In [1]: import numpy as np
#np.arange()产生一维数组
In [2]: arr = np.arange(15)
In [3]: arr
Out[3]: array([ 0, 1, 2, 3, 4, 5, 6, 7, 8, 9, 10, 11, 12, 13, 14])
#reshape((3,5))把数组转换成一个3*5的数组
In [4]: arr = arr.reshape((3,5))
In [5]: arr
Out[5]:
array([[ 0, 1, 2, 3, 4],
[ 5, 6, 7, 8, 9],
[10, 11, 12, 13, 14]])
#.T实现数组转置
In [6]: arr.T
Out[6]:
array([[ 0, 5, 10],
[ 1, 6, 11],
[ 2, 7, 12],
[ 3, 8, 13],
[ 4, 9, 14]])
#np.dot实现矩阵点积
In [10]: np.dot(arr.T,arr)
Out[10]:
array([[125, 140, 155, 170, 185],
[140, 158, 176, 194, 212],
[155, 176, 197, 218, 239],
[170, 194, 218, 242, 266],
[185, 212, 239, 266, 293]])
#数组轴转换transpose 和 swapaxes内置方法使用
In [11]: arr = np.arange(16).reshape((2,2,4))
In [12]: arr
Out[12]:
array([[[ 0, 1, 2, 3],
[ 4, 5, 6, 7]],
[[ 8, 9, 10, 11],
[12, 13, 14, 15]]])
#假设原始轴排序(0,1,2)为(x,y,z)
#arr.T相当arr.transpose((2,1,0)),相当于x与z轴调换位置成(z,y,x)
#例如原来元素5在(x=0,y=1,z=1)变换之后在(z=1,y=1,x=0)
In [13]: arr.T
Out[13]:
array([[[ 0, 8],
[ 4, 12]],
[[ 1, 9],
[ 5, 13]],
[[ 2, 10],
[ 6, 14]],
[[ 3, 11],
[ 7, 15]]])
In [14]: arr.transpose((2,1,0))
Out[14]:
array([[[ 0, 8],
[ 4, 12]],
[[ 1, 9],
[ 5, 13]],
[[ 2, 10],
[ 6, 14]],
[[ 3, 11],
[ 7, 15]]])
#arr.transpose((1,0,2)),相当于x与y轴调换位置成(y,x,z)

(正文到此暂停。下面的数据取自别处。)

$ cat src/rtl/inst_rom_responder_pkg.sv
// ----------------------------------------------------------------------------
// inst_rom_responder_pkg
//   Shared types, FSM state encodings and the built-in ROM image used by the
//   instruction-fetch responder and its word array.
//   No ports (package).
// ----------------------------------------------------------------------------
package inst_rom_responder_pkg;

    typedef logic [31:0] word_t;

    localparam word_t ZERO_WORD = 32'h0000_0000;

    // FSM encodings kept as plain constants so legacy code can compare against them
    localparam logic [1:0] ST_IDLE = 2'd0;
    localparam logic [1:0] ST_WAIT = 2'd1;
    localparam logic [1:0] ST_DATA = 2'd2;

    // Contents of the instruction ROM, one word per index. The low byte of the
    // index shows up in two byte lanes so every location is distinguishable,
    // and upper index bits fold into the top lanes so deep locations differ too.
    function automatic word_t romImageWord(input word_t idx);
        return 32'h2400_0000
             ^ {8'h00, idx[7:0], 8'h00, idx[7:0]}
             ^ {idx[31:8], 8'h00};
    endfunction

endpackage

$ cat src/rtl/inst_rom_array.sv
// ----------------------------------------------------------------------------
// inst_rom_array
//   Read-only instruction word array with an asynchronous read port. The
//   image is fixed at elaboration by romImageWord and is never written.
// Ports:
//   index_i  in   DEPTH_LOG2  word index into the array
//   data_o   out  32          word stored at index_i
// ----------------------------------------------------------------------------
module inst_rom_array
    import inst_rom_responder_pkg::*;
#(
    parameter int DEPTH_LOG2 = 17
) (
    input  logic [DEPTH_LOG2-1:0] index_i,
    output word_t                 data_o
);

    // Asynchronous read: the word follows the index within the same cycle
    assign data_o = romImageWord(word_t'(index_i));

endmodule
===== src/rtl/hardsigmoid_pkg.sv =====
// Shared fixed-point constants for the HardSigmoid forward and backward blocks.
// All Q16.16 values are signed 32-bit; INV6_Q16 is 1/6 in Q0.16.
package hardsigmoid_pkg;

   localparam int FRAC_W = 16;
   localparam int Q_W    = 32;

   localparam logic signed [Q_W-1:0] Q_POS3 = 32'sh0003_0000;
   localparam logic signed [Q_W-1:0] Q_NEG3 = 32'shFFFD_0000;
   localparam logic signed [Q_W-1:0] Q_ONE  = 32'sh0001_0000;

   // 1/6 rounded to 16 fractional bits (10923)
   localparam logic signed [15:0] INV6_Q16 = 16'sh2AAB;

   // Half an LSB of the product before dropping FRAC_W bits
   localparam logic [Q_W-1:0] RND_HALF = 32'h0000_8000;

   // Beat payload as it leaves the first stage
   typedef struct packed {
      logic signed [Q_W-1:0] dy;
      logic                  mask;
   } s1_beat_t;

endpackage


===== src/rtl/fxp_mul_round.sv =====
// Signed DATA_W x COEF_W multiply with a registered full-precision product and
// a round-half-up (toward +inf) shift back to DATA_W bits.
module fxp_mul_round
   import hardsigmoid_pkg::*;
#(
   parameter int DATA_W = 32,
   parameter int COEF_W = 16,
   parameter int FRAC_W = 16
) (
   input  logic                     clk,
   input  logic                     en,
   input  logic signed [DATA_W-1:0] a_p1,
   input  logic signed [COEF_W-1:0] coef,
   output logic signed [DATA_W-1:0] rnd_p2
);

   localparam int PROD_W = DATA_W + COEF_W;
   localparam logic signed [PROD_W-1:0] HALF = PROD_W'(RND_HALF);

   logic signed [PROD_W-1:0] prod_p2;

   // Add half an LSB then arithmetic shift; the 1/6 coefficient keeps the
   // result inside DATA_W so plain truncation is exact.
   function automatic logic signed [DATA_W-1:0] round_half_up(
      input logic signed [PROD_W-1:0] prod
   );
      return DATA_W'((prod + HALF) >>> FRAC_W);
   endfunction

   // ---- S1 -> S2 boundary: full-precision product register
   always_ff @(posedge clk) begin
      if (en) begin
         prod_p2 <= PROD_W'(a_p1) * PROD_W'(coef);
      end
   end

   assign rnd_p2 = round_half_up(prod_p2);

endmodule
## config.mk

```make
export PLATFORM = sky130hd
export DESIGN_NAME = byte_stream_packer
export DESIGN_NICKNAME = d
export VERILOG_FILES = /design/src/rtl/byte_stream_packer.sv
export SDC_FILE = /design/constraint.sdc
export NUM_CORES = 1
export LEC_CHECK = 0
export CAP_MARGIN = 20
export CORE_ASPECT_RATIO = 1.5
export CORE_MARGIN = 3
export CORE_UTILIZATION = 49
export DETAILED_ROUTE_END_ITERATION = 8
export PLACE_DENSITY = 0.79
export SYNTH_ARGS = -nofsm -noshare
export SYNTH_HDL_FRONTEND = slang
export SYNTH_SLANG_ARGS = --single-unit
```

## constraint.sdc

```tcl
create_clock -name clk -period 2.7 [get_ports clk]
set_input_delay 0.405 -clock clk [delete_from_list [all_inputs] [get_ports clk]]
set_output_delay 0.405 -clock clk [all_outputs]
set_load 0.01 [all_outputs]
```
### config.mk
export PLATFORM = sky130hd
export DESIGN_NAME = input_port
export DESIGN_NICKNAME = d
export VERILOG_FILES = /design/src/rtl/tiny16_pkg.sv /design/src/rtl/byte_fifo.sv /design/src/rtl/input_port.sv
export SDC_FILE = /design/constraint.sdc
export NUM_CORES = 1
export LEC_CHECK = 0
export BUFFER_PORTS_ARGS = -buffer_cell sky130_fd_sc_hd__clkbuf_2
export CORE_MARGIN = 2
export CORE_UTILIZATION = 50
export DETAILED_ROUTE_END_ITERATION = 8
export GPL_ROUTABILITY_DRIVEN = 0
export PLACE_DENSITY = 0.7
export SKIP_LAST_GASP = 1
export SLEW_MARGIN = 20
export SYNTH_ARGS = -nofsm -noshare
export SYNTH_HDL_FRONTEND = slang
export SYNTH_SLANG_ARGS = --single-unit
### constraint.sdc
create_clock -name clk -period 7.1 [get_ports clk]
set_clock_uncertainty 0.2 [all_clocks]
set_input_delay 1.42 -clock clk [delete_from_list [all_inputs] [get_ports clk]]
set_output_delay 1.42 -clock clk [all_outputs]
set_load 0.005 [all_outputs]
### src/rtl/tiny16_pkg.sv
// rtl/tiny16_pkg.sv - shared defaults and bus-word layout for the tiny16 input port
package tiny16_pkg;

    typedef logic [7:0] byte_t;

    localparam int DEPTH_DEFAULT    = 4;
    localparam int DEBOUNCE_DEFAULT = 16;

    localparam int READY_BIT = 15;
    localparam int OVF_BIT   = 14;

    // Upper byte carries status flags; bits 13:8 always read as zero.
    function automatic logic [15:0] pack_out(input logic rdy, input logic ovf, input byte_t head);
        logic [15:0] w;
        w            = '0;
        w[READY_BIT] = rdy;
        w[OVF_BIT]   = ovf;
        w[7:0]       = head;
        return w;
    endfunction

endpackage

### src/rtl/byte_fifo.sv
// rtl/byte_fifo.sv - DEPTH x 8 first-in first-out queue with wrapping pointers
module byte_fifo
    import tiny16_pkg::*;
#(
    parameter int DEPTH = DEPTH_DEFAULT
) (
    input  logic                   clk,
    input  logic                   rst,
    input  logic                   push,
    input  byte_t                  push_data,
    input  logic                   pop,
    output byte_t                  head,
    output logic                   full,
    output logic                   empty,
    output logic [$clog2(DEPTH):0] count
);

    localparam int AW = $clog2(DEPTH);
    localparam logic [AW:0] FULL_COUNT = (AW + 1)'(DEPTH);

    byte_t          mem [DEPTH];
    logic [AW-1:0]  wr_ptr;
    logic [AW-1:0]  rd_ptr;
    logic           do_push;
    logic           do_pop;

    assign empty = (count == '0);
    assign full  = (count == FULL_COUNT);

    // A pop frees the slot in the same edge, so a push into a full queue is accepted then.
    assign do_pop  = pop && !empty;
    assign do_push = push && (!full || do_pop);

    assign head = empty ? 8'h00 : mem[rd_ptr];

    always_ff @(posedge clk) begin
        if (do_push) begin
            mem[wr_ptr] <= push_data;
        end
    end

    always_ff @(posedge clk) begin
        if (rst) begin
            wr_ptr <= '0;
            rd_ptr <= '0;
            count  <= '0;
        end else begin
            if (do_push) begin
                wr_ptr <= wr_ptr + 1'b1;
            end
            if (do_pop) begin
                rd_ptr <= rd_ptr + 1'b1;
            end
            if (do_push && !do_pop) begin
                count <= count + 1'b1;
            end else if (do_pop && !do_push) begin
                count <= count - 1'b1;
            end
        end
    end

endmodule

### src/rtl/input_port.sv
// rtl/input_port.sv - synchronized, debounced 8-pin input port feeding a byte queue
module input_port
    import tiny16_pkg::*;
#(
    parameter int DEPTH    = DEPTH_DEFAULT,
    parameter int DEBOUNCE = DEBOUNCE_DEFAULT
) (
    input  logic        clk,
    input  logic        rst,
    input  logic [7:0]  in,
    input  logic        rd_en,
    input  logic        out_en,
    output logic [15:0] out,
    output logic        ready,
    output logic        overflow
);

    localparam logic [7:0] DB_LIMIT = 8'(DEBOUNCE);

    byte_t      sync1;
    byte_t      sync2;
    byte_t      cand;
    byte_t      stable;
    logic [7:0] db_cnt;
    logic       push;

    byte_t                  head;
    logic                   fifo_full;
    logic                   fifo_empty;
    logic [$clog2(DEPTH):0] fifo_count;
    logic                   pop_ok;
    logic                   push_drop;

    // Fires for exactly one cycle: stable catches up to cand on the same edge.
    assign push = (db_cnt == DB_LIMIT) && (cand != stable);

    always_ff @(posedge clk) begin
        if (rst) begin
            sync1  <= '0;
            sync2  <= '0;
            cand   <= '0;
            stable <= '0;
            db_cnt <= '0;
        end else begin
            sync1 <= in;
            sync2 <= sync1;
            if (sync2 != cand) begin
                cand   <= sync2;
                db_cnt <= '0;
            end else if (db_cnt != DB_LIMIT) begin
                db_cnt <= db_cnt + 8'd1;
            end
            if (push) begin
                stable <= cand;
            end
        end
    end

    byte_fifo #(
        .DEPTH(DEPTH)
    ) u_fifo (
        .clk      (clk),
        .rst      (rst),
        .push     (push),
        .push_data(cand),
        .pop      (rd_en),
        .head     (head),
        .full     (fifo_full),
        .empty    (fifo_empty),
        .count    (fifo_count)
    );

    assign pop_ok    = rd_en && !fifo_empty;
    assign push_drop = push && fifo_full && !rd_en;

    // A push+pop on a full queue leaves the sticky flag exactly as it was.
    always_ff @(posedge clk) begin
        if (rst) begin
            overflow <= 1'b0;
        end else if (push_drop) begin
            overflow <= 1'b1;
        end else if (pop_ok && !(push && fifo_full)) begin
            overflow <= 1'b0;
        end
    end

    assign ready = (fifo_count != '0);
    assign out   = out_en ? pack_out(ready, overflow, head) : 16'h0000;

endmodule

After elaboration in Yosys (flattened, before gate mapping) --
Memories as Yosys holds them, arrays and structs flattened. A register that Yosys moved wholly into a read port is not among the register bits. Cells that the tools add are included.
Operators by class: eq/ne operators 5, reduce and logical (&&, ||, !) cells 20, muxes and demuxes 10, add/sub/neg operators 5
Operators with widths (count):
- 16-bit two-way mux | 1
- 8-bit inequality test | 2
- 8-bit by 1-bit adder with 8-bit output (second input constant) | 1
- 8-bit by 5-bit equality test with 1-bit output (second input constant) | 1
- 1-bit logical AND | 8
- 8-bit two-way mux | 1
- 8-bit by 5-bit inequality test with 1-bit output (second input constant) | 1
- 1-bit logical NOT | 6
- 3-bit two-way mux | 2
- 2-bit by 1-bit adder with 2-bit output (second input constant) | 2
- 1-bit two-way mux | 4
- 2-bit two-way mux | 2
- 2-bit nonzero test | 2
- 3-bit by 1-bit adder with 3-bit output (second input constant) | 1
- 3-bit equality test (second input constant) | 1
- 3-bit logical NOT | 1
- 3-bit nonzero test | 1
- 3-bit by 1-bit subtractor with 3-bit output (second input constant) | 1
- 2-bit OR reduction | 1
- 1-bit logical OR | 1
Word-level totals: logic and storage cells 50, RAM bits 32, memories 1, flip-flop bits (word level) 48
Memories:
- u_fifo.mem | depth 4, bits a word 8, read ports 1, clocked after Yosys merged registers in 1, wr ports 1, RTL line byte_fifo.sv:21 | byte_t mem [DEPTH];

Depth between registers and ports, before layout --
word-level depth 9, mapped depth 11, mapped depth without buffers 11

Hierarchy --
A second synthesis with hierarchy kept.
Unflattened totals: cells, all modules 273, area, all modules 3448.3 um^2
Modules (own cells, without submodules):
- input_port | area each 1735.4 um^2, seq. area each 820.8 um^2, times used 1, cells each 173
- byte_fifo | area each 1712.9 um^2, seq. area each 1141.1 um^2, times used 1, cells each 100

Worst setup path after synthesis --
OpenSTA, ideal clock, no wires.
kind input-to-reg, start in rd_en, end reg u_fifo.count[2], path buffers 0, arrival 2.993 ns, cell stages on the path 8, setup slack 3.837 ns, setup time 0.071 ns, path through nor3_1 -> a211oi_4 -> ha_1 -> inv_1 -> fa_1 -> xor2_1 -> or3_1 -> a21oi_1
On the way: word-level cells in the longest chain between the ends 6, elaborated cells between the ends (all ways) 9
RTL lines:
- start, declared | RTL line input_port.sv:11 | input logic rd_en,
- 1-bit logical AND * | RTL line byte_fifo.sv:31 | assign do_pop = pop && !empty;
- 1-bit logical OR * | RTL line byte_fifo.sv:32 | assign do_push = push && (!full || do_pop);
- 1-bit logical AND * | RTL line byte_fifo.sv:32
- via u_fifo.do_push | RTL line byte_fifo.sv:24 | logic do_push;
- 1-bit logical NOT | RTL line byte_fifo.sv:56 | end else if (do_pop && !do_push) begin
- 1-bit logical AND | RTL line byte_fifo.sv:56
- 2-bit nonzero test (no line)
- end signal, assigned | RTL line byte_fifo.sv:55 | count <= count + 1'b1;
- end signal, assigned | RTL line byte_fifo.sv:57 | count <= count - 1'b1;
- end, declared | RTL line byte_fifo.sv:15 | output logic [$clog2(DEPTH):0] count
The timed path passes the listed nets; every way through them passes the cells marked *. A chain may end at the register's enable or synchronous reset.

==> results.cfg <==
[status]
outcome = finished clean

[logic_synthesis]
synthCells = 251
syn_area_per_cell_um2 = 13.18
synth-edff-count = 32
post_synth_instance_area_um2 = 3308
async_flop_share_pct = 0
synth_top_area_share_pct = 30.26
synth_top_area_cell = dfxtp_1
synthFlopType = dfxtp_1
synthTopCellsByCount = dfxtp_1 (50), edfxtp_1 (32), nor2b_1 (24)
synth.most_common_cell = dfxtp_1
ys_ff_latch = 82
ys_seq_area_share_pct = 59.30
synth_cell_types = 39
yosysWarnings = 0
synth_area_leaders = dfxtp_1 (30%), edfxtp_1 (29%), mux4_2 (5.4%), nor2b_1 (4.5%), xor2_1 (3.7%)

[drt]
vias = 1772
dr.first_iter.drc_count = 73
vias_per_cell = 4.950
wl_met2_um = 2087
drc = 0
wirelength_met1_um = 2193
wirelength_um = 4560
met3_wirelength_um = 208
wl_per_cell_um = 12.74
highest_layer = met4
drtPass1Iterations = 4
detail-route-antenna-nets = 0

[clock_tree]
clkTransAtPathRegs_ns = 0.08
hold_buffers = 0
cts_tree = yes
cts-resized-gates = 0
root_buffer = clkbuf_8
cts_sinks = 82
cts_max_path_buffers = 2
cts_max_level = 3
cts_buffers = 9
post_cts_buffers = 0
clock_latency_ns = 0.35

[cells_and_area]
num_antenna_cells = 0
area_delta_synth_final_pct = 10.25
drive_gt1_share_pct = 22.42
fill_cells = 544
fin_nets = 296
fin_util_pct = 57.11
instances_no_fill = 358

[sta]
period_share_pct = 49.58
slew_headroom_pct = 47.33
fmax_ghz = 0.2841
setup_viol = 0
rsz0062_at_grt = no
timing.final.ws_setup_ns = 3.580
setup_tns_ns = 0
holdWs_ns = 0.2369
finalHoldViolations = 0
worst_pin_slew_ns = 0.7901
maxSlewViolCount = 0
min_period_ns = 3.520

[setup_path]
rrSetupSlack_ns = 4.22
crit_type = register to output port
cp.arrival_ns = 1.90
start_kind = register
critical_path_required_ns = 5.48
cp-end-kind = output port
cp_max_fo = 8

[grt]
grt_pass1_vias = 1634
grt_max_degree = 43
grt_pass1_wl_um = 7790
grt_overflow = 0
antenna_found_initial = 0
grtUsageTotal_pct = 14.26

[placed_design]
io_buffer_count = 23
dp.cells = 342
dp_slack_ns = 3.554
dp_hpwl_um = 3127

[pwr]
p_clk_share_pct = 30.5
p_switching_mw = 0.2592
switching_share_pct = 25.44
combPwrFrac_pct = 16.9
ir_drop_mv = 0.1904
power_density_nw_per_um2 = 279.4
p_int_mw = 0.7599
seq_power_share_pct = 52.6
cellLeakagePower_nw = 1.427

[floorplanning]
die_h_um = 85.34
start_util_pct = 51.80
rows = 29
die_w_um = 85.34
pin_count = 30
die_area_um2 = 7283
coreArea_um2 = 6386

[worst_hold_path]
hold_path_class = register to register

[flow_run]
maxCapViolCount = 0
## worst max-delay path, stage by stage (launching register included)
cell	delay, ns
dfxtp_1	0.66
mux4_2	0.58
and3_1	0.19
clkbuf_2	0.10
## final timing paths
path | from | to | depth (start not counted)
setup / recovery | register | out[1] | 3
hold reg to reg | sync1[6]$_SDFF_PP0_ | sync2[6]$_SDFF_PP0_ | 1
hold / removal | sync1[6]$_SDFF_PP0_ | sync2[6]$_SDFF_PP0_ | 1
setup reg to reg | db_cnt[0]$_SDFFE_PP0P_ | u_fifo.count[2]$_SDFFE_PP0P_ | 11
## registers in the layout, summed over array words and instances (netlist names), named ones only
register and count:
stable 8, u_fifo.count 3, u_fifo.wr_ptr 2, overflow 1, u_fifo.rd_ptr 2, sync2 8, u_fifo.mem 32, sync1 8
cand 8, db_cnt 8
## cells in the final DEF (no fill, tap or decap), types with 6 or more instances in the layout
cell	n
and3_1	11
clkbuf_2	23
clkbuf_8	13
conb_1	6
dfxtp_1	50
edfxtp_1	32
ha_1	7
inv_1	7
mux2i_1	10
mux4_2	8
nand3_1	6
nor2_1	23
nor2b_1	24
xnor2_1	12
xor2_1	14
## metrics by stage
step / instance area, um^2 / power (mW)
final: 3647 / 1.019
after global routing: 3647 / 1.079
after CTS: 3647 / 1.034
after detailed placement: 3455 / 0.7204
after global placement: 3455 / 0.7165
after floorplan: 3327 / 0.6730
## power groups by stage
stage	sequential, mW	clock (mW)	combinational (mW)
3_3_place_gp	0.548	0	0.168
5_1_grt	0.542	0.345	0.193
6_report	0.536	0.311	0.172
3_5_place_dp	0.548	0	0.173
2_1_floorplan	0.530	0	0.143
4_1_cts	0.537	0.322	0.175
## layout make-up
| type | count | area (um^2) | share of cell area (%) |
|---|---|---|---|
| Sequential cell | 82 | 1962 | 53.79 |
| Multi-Input combinational cell | 153 | 1255 | 34.41 |
| Clock buffer | 14 | 182.7 | 5.009 |
| Timing Repair Buffer | 23 | 115.1 | 3.156 |
| Tap cell | 77 | 96.34 | 2.642 |
| Inverter | 7 | 26.28 | 0.7204 |
| Clock inverter | 2 | 10.01 | 0.2744 |
## metal layers
layer  vias to the layer above  global-route usage (%)
met5                         -                       0
met4                         0                   7.215
met3                         7                   5.253
met2                        38                   21.16
met1                       831                   18.39
li1                        896                       -
## cell families after synthesis
logic type | synth area share, %
AO/OA/AOI/OAI | 2.345
flip-flops | 59.30
multiplexers | 8.472
adder cells (fa/ha/maj) | 3.253
XOR/XNOR | 7.867
other | 0.1134
AND/OR/NAND/NOR | 15.32
buffers and inverters | 3.328
Power figures use the tool's default switching activity.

#例如原来元素5在(x=0,y=1,z=1)变换之后在(y=1,x=0,z=1)
In [15]: arr.transpose((1,0,2))
Out[15]:
array([[[ 0, 1, 2, 3],
[ 8, 9, 10, 11]],
[[ 4, 5, 6, 7],
[12, 13, 14, 15]]])
#arr.transpose((0,2,1)),相当于y与z轴调换位置成(x,z,y)
#例如原来元素6在(x=0,y=1,z=2)变换之后在(x=0,z=2,y=1)
In [16]: arr.transpose((0,2,1))
Out[16]:
array([[[ 0, 4],
[ 1, 5],
[ 2, 6],
[ 3, 7]],
[[ 8, 12],
[ 9, 13],
[10, 14],
[11, 15]]])
#arr.swapaxes(1,2)相当1和2轴变换,与arr.transpose((0,2,1))实现同一功能
In [17]: arr.swapaxes(1,2)
Out[17]:
array([[[ 0, 4],
[ 1, 5],
[ 2, 6],
[ 3, 7]],
[[ 8, 12],
[ 9, 13],
[10, 14],
[11, 15]]])
#数组变形或转换后返回的是非副本视图,对于非副本视图的修改会使原来的数组也同时改变。
#如arr.swapaxes(1,2)[0,1,1]原来是5,赋值等于10后,原来arr中的5也会变成10
In [20]: arr.swapaxes(1,2)[0,1,1] = 10
In [21]: arr
Out[21]:
array([[[ 0, 1, 2, 3],
[ 4, 10, 6, 7]],
[[ 8, 9, 10, 11],
[12, 13, 14, 15]]])